Counting task for the entries below: give the number of lines that contain the word "repair", with no other text.

:: Study material

===== src/rtl/imem_fetch.sv =====
// Instruction-fetch front end: drives the PC into the combinational IMEM,
// buffers {pc, instr} pairs in a small FIFO and hands them to decode.
module imem_fetch #(
   parameter logic [31:0] RESET_PC = 32'h0000_0000,
   parameter int          DEPTH    = 2
) (
   input  logic        clk,
   input  logic        rst,
   output logic [31:0] imem_addr,
   input  logic [31:0] imem_data,
   input  logic        redirect_valid,
   input  logic [31:0] redirect_pc,
   output logic        out_valid,
   input  logic        out_ready,
   output logic [31:0] out_pc,
   output logic [31:0] out_instr
);
   localparam int PW = $clog2(DEPTH);
   localparam int CW = $clog2(DEPTH + 1);
   localparam logic [CW-1:0] DEPTH_C  = CW'(DEPTH);
   localparam logic [PW-1:0] LAST_PTR = PW'(DEPTH - 1);
   localparam logic [31:0]   RESET_PC_A = RESET_PC & ~32'h3;

   logic [31:0]   pc;
   logic [31:0]   pc_mem    [DEPTH];
   logic [31:0]   instr_mem [DEPTH];
   logic [PW-1:0] rptr, wptr;
   logic [CW-1:0] count;
   logic [31:0]   redirect_tgt;
   logic          fetch, pop;

   function automatic logic [PW-1:0] ptr_inc(input logic [PW-1:0] p);
      return (p == LAST_PTR) ? '0 : p + PW'(1);
   endfunction

   assign redirect_tgt = redirect_pc & ~32'h3;
   assign imem_addr    = pc;

   // Redirect masks the head in the same cycle so decode never takes a wrong-path word.
   assign out_valid = !rst && (count != '0) && !redirect_valid;
   assign pop       = out_valid && out_ready;
   assign fetch     = !rst && !redirect_valid && ((count < DEPTH_C) || pop);
   assign out_pc    = rst ? '0 : pc_mem[rptr];
   assign out_instr = rst ? '0 : instr_mem[rptr];

   always_ff @(posedge clk) begin
      if (fetch) begin
         pc_mem[wptr]    <= pc;
         instr_mem[wptr] <= imem_data;
      end
   end

   always_ff @(posedge clk) begin
      if (rst) begin
         pc    <= RESET_PC_A;
         count <= '0;
         rptr  <= '0;
         wptr  <= '0;
      end else if (redirect_valid) begin
         pc    <= redirect_tgt;
         count <= '0;
         rptr  <= '0;
         wptr  <= '0;
      end else begin
         if (fetch) begin
            wptr <= ptr_inc(wptr);
            pc   <= pc + 32'd4;
         end
         if (pop) rptr <= ptr_inc(rptr);
         case ({fetch, pop})
            2'b10:   count <= count + CW'(1);
            2'b01:   count <= count - CW'(1);
            default: count <= count;
         endcase
      end
   end
endmodule


===== config.mk =====
export PLATFORM = sky130hd
export DESIGN_NAME = imem_fetch
export DESIGN_NICKNAME = d
export VERILOG_FILES = /design/src/rtl/imem_fetch.sv
export SDC_FILE = /design/constraint.sdc
export NUM_CORES = 1
export LEC_CHECK = 0
export ABC_AREA = 0
export CAP_MARGIN = 20
export CORE_MARGIN = 2
export CORE_UTILIZATION = 45
export DETAILED_ROUTE_END_ITERATION = 16
export HOLD_SLACK_MARGIN = 0.12
export PLACE_DENSITY = 0.86
export SLEW_MARGIN = 20
export SYNTH_ARGS = -nofsm -noshare
export SYNTH_HDL_FRONTEND = slang
export SYNTH_SLANG_ARGS = --single-unit

===== constraint.sdc =====
create_clock -name clk -period 7.3 [get_ports clk]
set_input_delay 1.46 -clock clk [delete_from_list [all_inputs] [get_ports clk]]
set_output_delay 1.46 -clock clk [all_outputs]
set_load 0.02 [all_outputs]

# Yosys cells after proc, flatten, opt, wreduce, memory -nomap -nowiden
# Memories as Yosys holds them, arrays and structs flattened. A register that Yosys moved wholly into a read port is not among the register bits.
# Index checks and enable logic that the tools add are counted.
# totals
regBits	36
latch_bits	0
ramBits	128
romBits	0
inputBits	68
output_inout_bits	97
memories	2
# classes
add_sub_neg	5
multipliers	0
div_mod_pow	0
magnitude_cmp	1
eq_ne	2
shifts	0
n_mux	13
bitwise_logic	0
reduce_logical	12
# memory_table
memory	depth	width	read_ports	rd_ports_with_merged_regs	write_ports	line_no	rtl
instr_mem	2	32	1	1	1	26	logic [31:0] instr_mem [DEPTH];
pc_mem	2	32	1	1	1	25	logic [31:0] pc_mem [DEPTH];
# op_table
cell	count
$mux W32	4
$add A32 B3 Y32 const B	1
$mux W1	8
$reduce_bool A2 Y1	3
$logic_and A1 B1 Y1	5
$pmux W2 S2	1
$add A1 B1 Y1 const B	2
$add A2 B1 Y2 const B	1
$eq A2 B1 Y1 const B	1
$eq A2 B2 Y1 const B	1
$logic_not A1 Y1	2
$lt A2 B2 Y1 const B	1
$reduce_or A2 Y1	1
$sub A2 B1 Y2 const B	1
$logic_or A1 B1 Y1	1

# Depth between registers and ports, before layout
# Gate-level depths: netlist (run 1).
# logic_depth
ltp_word	8
ltp_mapped	8
depth_no_buf	7

# Worst setup path before layout (run 1)
# OpenSTA, ideal clock, no wires.
# synth_path
path_kind	input to register
startpoint	input rst
endpoint	memory instr_mem[0][0], enable pin
arrival_time_ps	4680
t_required_ps	6817
path_slack_ps	2138
stages	5
n_path_buf	1
cell_sequence	or2_1 > buf_2 > nor2_1 > inv_1 > nor2_1
# synth_between
elab_chain_cells	8
elab_cells_between_ends	9
classes_between	2 x mux; 7 x reduce/logical
# synth_lines
item	line_no	rtl
from (decl)	8	input logic rst,
$logic_not A1 Y1 *	40, 42	
$logic_and A1 B1 Y1 (2 in series)	40	assign out_valid = !rst && (count != '0) && !redirect_valid;
$logic_and A1 B1 Y1	41	assign pop = out_valid && out_ready;
$logic_or A1 B1 Y1	42	assign fetch = !rst && !redirect_valid && ((count < DEPTH_C) || pop);
$logic_and A1 B1 Y1 *	42	
$mux W1 *	47	if (fetch) begin
$mux W1 (not written as such) *	49	instr_mem[wptr] <= imem_data;
to (decl)	26	
# Every way passes the cells marked *; elsewhere a longest branch is shown, timed or not.

# Worst setup path in the final report (run 1)
# layout_path
startpoint	input redirect_valid
endpoint	output out_valid
# layout_between
elab_chain_cells	2
# layout_lines
item	line_no	rtl
from (decl)	11	input logic redirect_valid,
$logic_not A1 Y1	40	
$logic_and A1 B1 Y1	40	
to (decl)	13	output logic out_valid,
# No other way between the ends.

==> results of run 1 <==
layout by cell type (no fill, tap or decap), types with 4 or more instances in the layout:
| cell | synthesis | final |
|---|---|---|
| a211oi_1 | 15 | 15 |
| a21oi_1 | 10 | 10 |
| and3_1 | 10 | 9 |
| bufinv_16 | 0 | 4 |
| clkbuf_16 | 0 | 17 |
| clkdlybuf4s50_1 | 0 | 157 |
| conb_1 | 1 | 4 |
| dfxtp_1 | 35 | 34 |
| edfxtp_1 | 124 | 124 |
| mux2i_1 | 64 | 64 |
| nand2_1 | 23 | 23 |
| nand3_1 | 12 | 12 |
| nand4_1 | 14 | 14 |
| nor2_1 | 93 | 92 |
| nor3_1 | 4 | 4 |
| o21ai_0 | 4 | 4 |
| xnor2_1 | 10 | 10 |
| xor2_1 | 19 | 19 |
worst max-delay path, delay by kind of cell:
family,cells,cell delay (ps)
buffers and inverters,2,1280
and+or+nand+nor,2,730
where the power goes:
part | total [W] | switching (W) | leakage [nW] | internal (W)
clock | 0.000926 | 0.000335 | 0.308 | 0.000590
combinational | 0.000199 | 0.000102 | 1.22 | 0.0000972
sequential | 0.00104 | 0.0000280 | 1.44 | 0.00101
total | 0.00217 | 0.000465 | 2.96 | 0.00170
cells by family after synthesis:
family / after synthesis / share of synthesized area, %
AND/OR/NAND/NOR: 176 / 13.2
flip-flops: 159 / 66.7
multiplexers: 65 / 9.83
AO/OA/AOI/OAI: 36 / 3.68
buffers and inverters: 34 / 2.30
XOR/XNOR: 29 / 3.83
adder cells (fa/ha/maj): 2 / 0.377
other: 1 / 0.0566
stage by stage:
step           utilization (%)  area (um^2)  worst slack (ps)  hold slack, ps
2_1_floorplan                -         6640              2140             481
3_5_place_dp              57.6         8340              2380             488
3_3_place_gp              57.6         8340              2390             496
5_1_grt                   61.9         8970              2270             523
6_report                  61.9         8970              2370             505
4_1_cts                   61.9         8970              2370             503
metal layers:
metal | track usage (%) | vias up | part of all wire [%]
met5 | 0 | - | 0
met4 | 7.45 | 0 | 1.5
met3 | 5.01 | 18 | 5.3
met2 | 32.2 | 145 | 51
met1 | 23.6 | 2178 | 42
li1 | - | 2141 | -
area by class of cell:
class                      count  area share [%]
tap                          184            2.57
clock buffer                  22            5.18
timing repair buffer         160            17.8
multi-input combinational    312            23.1
inverter                       4           0.167
sequential                   159            49.4
clock inverter                10            1.80
path summary, 6_finish.rpt:
check                 start              end  slack, ps  cells past startpoint
max          redirect_valid        out_valid       2370                      4
min           imem_addr[31]    pc_mem[0][31]        500                      0
max reg2reg        count[1]  instr_mem[0][9]       4880                      5
min reg2reg   imem_addr[31]    pc_mem[0][31]        500                      0
registers in the layout, summed over array words and instances, names as in the netlist, named ones only:
register   flops
count          2
instr_mem     64
pc_mem        60
imem_addr     30
rptr           1
wptr           1
==> out/metrics.cfg, run 1 <==
[timing]
maxSlewViolCount=0
min_period_ps=4930
hold_viol=0
timing.fmax_mhz=203
setup_viol=0
skew_ps=7.58
setup_tns_ps=0
timing.final.crit_share_pct=67.6
slew-limit-headroom_pct=33.8
worst_slew_pin_slew_ps=993
rsz0062_at_grt=no

[cts]
cts_num_sinks=159
clk_latency_ps=420
numCtsBuffers=17
cts_htree_levels=4
cts_resized=0
clk_pin_slew_ps=60
cts_setup_buffers=0
cts.path.max_buffers=2
cts_tree=done
cts-hold-fix-buffers=0
root_buffer=clkbuf_16

[placement]
dp.cells=819
port_buffers=158
routabilityCongestion=0.808
hpwlAfterDp_um=9570

[worst_setup_path]
critPathCaptureType=output pin
slowest_stage=clkdlybuf4s50_1
required_ps=5840
critPathMaxStageDelay_ps=650
cp-start-kind=primary input
worstSetupPathType=in -> out
path_max_fanout=13
path_common_cell=clkdlybuf4s50_1
path_cells=clkdlybuf4s50_1 > or2_1 > nor2_1 > clkdlybuf4s50_1
crit_arrival_ps=3470

[cells_and_area]
final.fill_count=1075
drive_gt1_share_pct=6.75
syn_to_final_growth_pct=35.3
diodes=0
final_cells=851
multi_input_area_um2=2080
regArea_um2=4430
fin_nets=724

[yosys]
avgSynthCellArea_um2=13.2
synth_ff_type=edfxtp_1
synth_edf_count=124
synth_warnings=0
synth_area_leaders=edfxtp_1 56%, dfxtp_1 11%, mux2i_1 9.7%
synth_commonest_cells=124 x edfxtp_1, 93 x nor2_1, 64 x mux2i_1
synth_top_area_share_pct=56.2
synth_area_leader_cell=edfxtp_1
ys_ff_latch=159
synth_cells=502
synth_most_common_cell=edfxtp_1
synthDistinctLibCells=42
synth_area_um2=6630
synthArstFlopShare_pct=0
yosysSeqAreaShare_pct=66.7

[power_and_ir_drop]
p_leak_nw=2.96
powerDensity_nw_per_um2=242
totalPowerFinal_w=0.00217
vdd_drop_max_mv=0.150

[routing]
routedWlPerCell_um=17.1
firstDrtPassIters=4
drt-total-wl_um=14600
ant_nets=0
drc=0
via_per_inst=5.27
vias=4482
drtIter0Drc=251

[die]
fp.dieArea_um2=15700
coreArea_um2=14500
initial_utilization_pct=45.8
die_x_um=125
rows=44
io_pins=165
die_y_um=125

[global_route]
gr-total-overflow=0
grt.total_usage_pct=19.1
antenna_found_initial=0
grt_start_max_net_pins=94
first_global_vias=4430
grt_pass1_wl_um=23300

[status]
status=complete, no violations

[hold_path]
hold_class=reg -> reg

[flow_run]
maxCapViolCount=0

No activity file was read; power rests on OpenSTA's default activity.
==> run 2: changes to the inputs <==
Clock period 7.3 ns to 4.6 ns, I/O delays scaled along.
==> run 2 against run 1 <==
  * Sequential power up 59%
  * Critical endpoint unchanged
  * First-iteration DRC count is 6.0% higher
  * Highest routed layer unchanged
  * Die area is the same
  * Sequential cell count stayed put
  * Largest cell class unchanged
==> out/metrics.cfg, run 2 (synthesis results as in run 1) <==
[status]
status=complete, no violations

[routing]
routedWlPerCell_um=17.1
via_per_inst=5.23
vias=4474
drt-total-wl_um=14600
drc=0
ant_nets=0
firstDrtPassIters=4
drtIter0Drc=266

[global_route]
grt.total_usage_pct=18.8
grt_start_max_net_pins=66
antenna_found_initial=0
first_global_vias=4481
gr-total-overflow=0
grt_pass1_wl_um=23200

[cells_and_area]
final_core_util_pct=62.2
top_register=instr_mem
final_common_cell=clkdlybuf4s50_1
syn_to_final_growth_pct=35.9
fin_nets=728
final_cell_mix=157 x clkdlybuf4s50_1, 124 x edfxtp_1, 92 x nor2_1
drive_gt1_share_pct=7.30
diodes=0
largest_reg_flops=64
final_cells=855

[die]
initial_utilization_pct=45.8
rows=44
die_x_um=125
coreArea_um2=14500
io_pins=165
fp.dieArea_um2=15700
die_y_um=125

[cts]
cts-hold-fix-buffers=0
cts_num_sinks=159
cts_setup_buffers=0
cts_tree=done
numCtsBuffers=17
clk_latency_ps=410
cts_resized=0
root_buffer=clkbuf_16
cts.path.max_buffers=2
cts_htree_levels=4
clk_pin_slew_ps=60

[power_and_ir_drop]
p_comb_share_pct=9.1
pwr-share-clk_pct=43.3
powerDensity_nw_per_um2=386
p_leak_nw=2.99
p_sw_w=0.000737
internal_power_w=0.00274
seqPwrFrac_pct=47.6
p_sw_share_pct=21.2
vdd_drop_max_mv=0.254

[worst_setup_path]
worstSetupPathType=in -> out
cp-start-kind=primary input
path_max_fanout=13
crit_arrival_ps=2750
critPathCaptureType=output pin
required_ps=3680

[placement]
dp.cells=823
routabilityCongestion=0.803
hpwlAfterDp_um=9770
port_buffers=158

[timing]
maxSlewViolCount=0
slew-limit-headroom_pct=27.7
min_period_ps=3670
timing.fmax_mhz=273
timing.final.crit_share_pct=79.8
worst_slew_pin_slew_ps=1090
rsz0062_at_grt=no
setup_viol=0
hold_viol=0
setup_tns_ps=0
skew_ps=8.58
whs_ps=529

[hold_path]
hold_class=reg -> reg

[flow_run]
maxCapViolCount=0

==> run 2: cell types whose count changed in the layout (fill, tap and decap cells not counted) <==
cell	change
bufinv_16	+1
buf_4	+4
clkbuf_8	-1
clkinvlp_4	+1
clkinv_4	-1
and3_4	-1
and3_2	+1
==> run 2: layout make-up <==
cell class	count	area, um^2
flip-flops and latches	159	4430
inverters	4	15.0
clock buffers	21	450
multi-input cells	312	2070
repair buffers	164	1620
well taps	184	230
fillers	1081	5470
clock inverters	11	190
==> run 2: worst paths after layout <==
kind	cells after the start	to	slack, ps	start
max	5	out_valid	930	redirect_valid
min	0	pc_mem[1][31]	530	imem_addr[31]
max reg2reg	5	imem_addr[23]	2550	imem_addr[6]
min reg2reg	0	pc_mem[1][31]	530	imem_addr[31]
==> run 2: critical path, stage by stage <==
cell             delay [ps]
clkdlybuf4s50_1         410
buf_4                   180
or2_1                   400
nor2_1                  210
clkdlybuf4s50_1         630
==> run 2: stage by stage <==
stage / worst slack [ps] / total power, W / instance area [um^2]
final: 931 / 0.00348 / 9010
after global routing: 807 / 0.00358 / 9010
after global placement: 957 / 0.00199 / 8370
after CTS: 908 / 0.00350 / 9010
after detailed placement: 923 / 0.00200 / 8370
after floorplan: 1030 / 0.00182 / 6640
==> run 2: per-layer routing <==
layer | vias to the layer above | part of all wire, % | wire, um | track usage [%]
met3 | 15 | 5.4 | 791 | 3.38
met4 | 0 | 1.0 | 147 | 6.14
li1 | 2145 | - | - | -
met2 | 162 | 51 | 7520 | 32.8
met5 | - | 0 | 0 | 0
met1 | 2152 | 42 | 6190 | 23.8
==> run 2: power by group through the flow <==
stage	Sequential [W]	Clock, W	Combinational, W
6_report	0.00165	0.00151	0.000317
4_1_cts	0.00165	0.00153	0.000320
3_3_place_gp	0.00168	0	0.000312
5_1_grt	0.00166	0.00158	0.000340
2_1_floorplan	0.00169	0	0.000130
3_5_place_dp	0.00168	0	0.000318
==> run 3: changes to the inputs <==
Settings changed: PLACE_DENSITY 0.86 to 0.89.
Clock period 4.6 ns to 3.2 ns, I/O delays scaled along.
==> run 3 against run 2 <==
  * Largest cell class unchanged
  * Sequential cell count did not move
  * Hold slack got worse by 16 ps
  * Cell count rose by 0.58%
==> out/metrics.cfg, run 3 (synthesis results as in run 1) <==
[cts]
cts_setup_buffers=0
cts-hold-fix-buffers=0
clk_latency_ps=420
cts_htree_levels=4
root_buffer=clkbuf_16
numCtsBuffers=17
cts.path.max_buffers=2
cts_tree=done
clk_pin_slew_ps=60
cts_num_sinks=159
cts_resized=0

[global_route]
grt.total_usage_pct=19.4
grt_start_max_net_pins=67
antenna_found_initial=0
gr-total-overflow=0
grt_pass1_wl_um=23800
first_global_vias=4596

[cells_and_area]
postLayoutCellArea_um2=9030
syn_to_final_growth_pct=36.2
fin_nets=733
top_register=instr_mem
final_cells=860
largest_reg_flops=64
final_core_util_pct=62.4
final_cell_mix=157 x clkdlybuf4s50_1, 124 x edfxtp_1, 92 x nor2_1
diodes=0
drive_gt1_share_pct=8.28
final_common_cell=clkdlybuf4s50_1

[power_and_ir_drop]
internal_power_w=0.00371
powerDensity_nw_per_um2=532
totalPowerFinal_w=0.00480
seqPwrFrac_pct=49.5
p_sw_w=0.00109
vdd_drop_max_mv=0.354
pwr-share-clk_pct=40.8
p_comb_share_pct=9.7
p_sw_share_pct=22.8
p_leak_nw=2.99

[routing]
ant_nets=0
drt-total-wl_um=14800
drc=0
vias=4516
drtIter0Drc=301
routedWlPerCell_um=17.3
firstDrtPassIters=5
via_per_inst=5.25

[worst_setup_path]
crit_arrival_ps=2220
critPathCaptureType=output pin
cp-start-kind=register
worstSetupPathType=reg -> out
path_max_fanout=18
required_ps=2560

[die]
coreArea_um2=14500
die_x_um=125
rows=44
die_y_um=125
io_pins=165
fp.dieArea_um2=15700
initial_utilization_pct=45.8

[timing]
setup_tns_ps=0
min_period_ps=2860
timing.fmax_mhz=350
worst_slew_pin_slew_ps=572
hold_viol=0
maxSlewViolCount=0
setup_viol=0
rsz0062_at_grt=no
timing.final.crit_share_pct=89.3
skew_ps=6.63
slew-limit-headroom_pct=61.8

[status]
status=complete, no violations

[placement]
port_buffers=158
dp.cells=828
routabilityCongestion=0.829
dpl_cell_area_um2=8450
hpwlAfterDp_um=9920

[hold_path]
hold_class=reg -> reg

[flow_run]
maxCapViolCount=0

[run 3: worst max-delay path: stages (launching register included)]
cell             delay [ps]
dfxtp_4                 530
buf_4                   380
mux2i_1                 120
nor2_1                  110
clkdlybuf4s50_1         650
[run 3: stage by stage]
step | hold WS [ps] | setup slack (ps)
2_1_floorplan | 481 | 126
3_3_place_gp | 488 | 518
3_5_place_dp | 500 | 493
4_1_cts | 514 | 299
5_1_grt | 530 | 187
6_report | 513 | 341
[run 3: final timing paths]
check / start / end / slack (ps) / cells after the start
worst min-delay path: rptr / register / 510 / 2
worst min register to register: rptr / register / 510 / 2
worst max-delay path: register / out_pc[12] / 340 / 4
worst max register to register: imem_addr[3] / imem_addr[30] / 1150 / 6
[run 3: power by group through the flow]
stage / clock [W] / sequential (W) / combinational (W)
final: 0.00196 / 0.00238 / 0.000464
after global routing: 0.00208 / 0.00239 / 0.000498
after CTS: 0.00199 / 0.00238 / 0.000469
after detailed placement: 0 / 0.00242 / 0.000466
after global placement: 0 / 0.00241 / 0.000455
after floorplan: 0 / 0.00243 / 0.000187
[run 3: cell type report]
class / count / area [um^2]
fill: 1083 / 5450
sequential: 159 / 4430
multi-input combinational: 312 / 2080
timing repair buffer: 169 / 1700
clock buffer: 18 / 439
tap: 184 / 230
clock inverter: 14 / 143
inverter: 4 / 15.0
[run 3: per-layer routing]
metal | wire [um] | vias to the layer above | global-route usage [%]
met2 | 7430 | 161 | 33.1
met5 | 0 | - | 0
met4 | 242 | 0 | 6.86
li1 | - | 2158 | -
met3 | 837 | 20 | 4.71
met1 | 6340 | 2177 | 24.1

::::

Task response:
3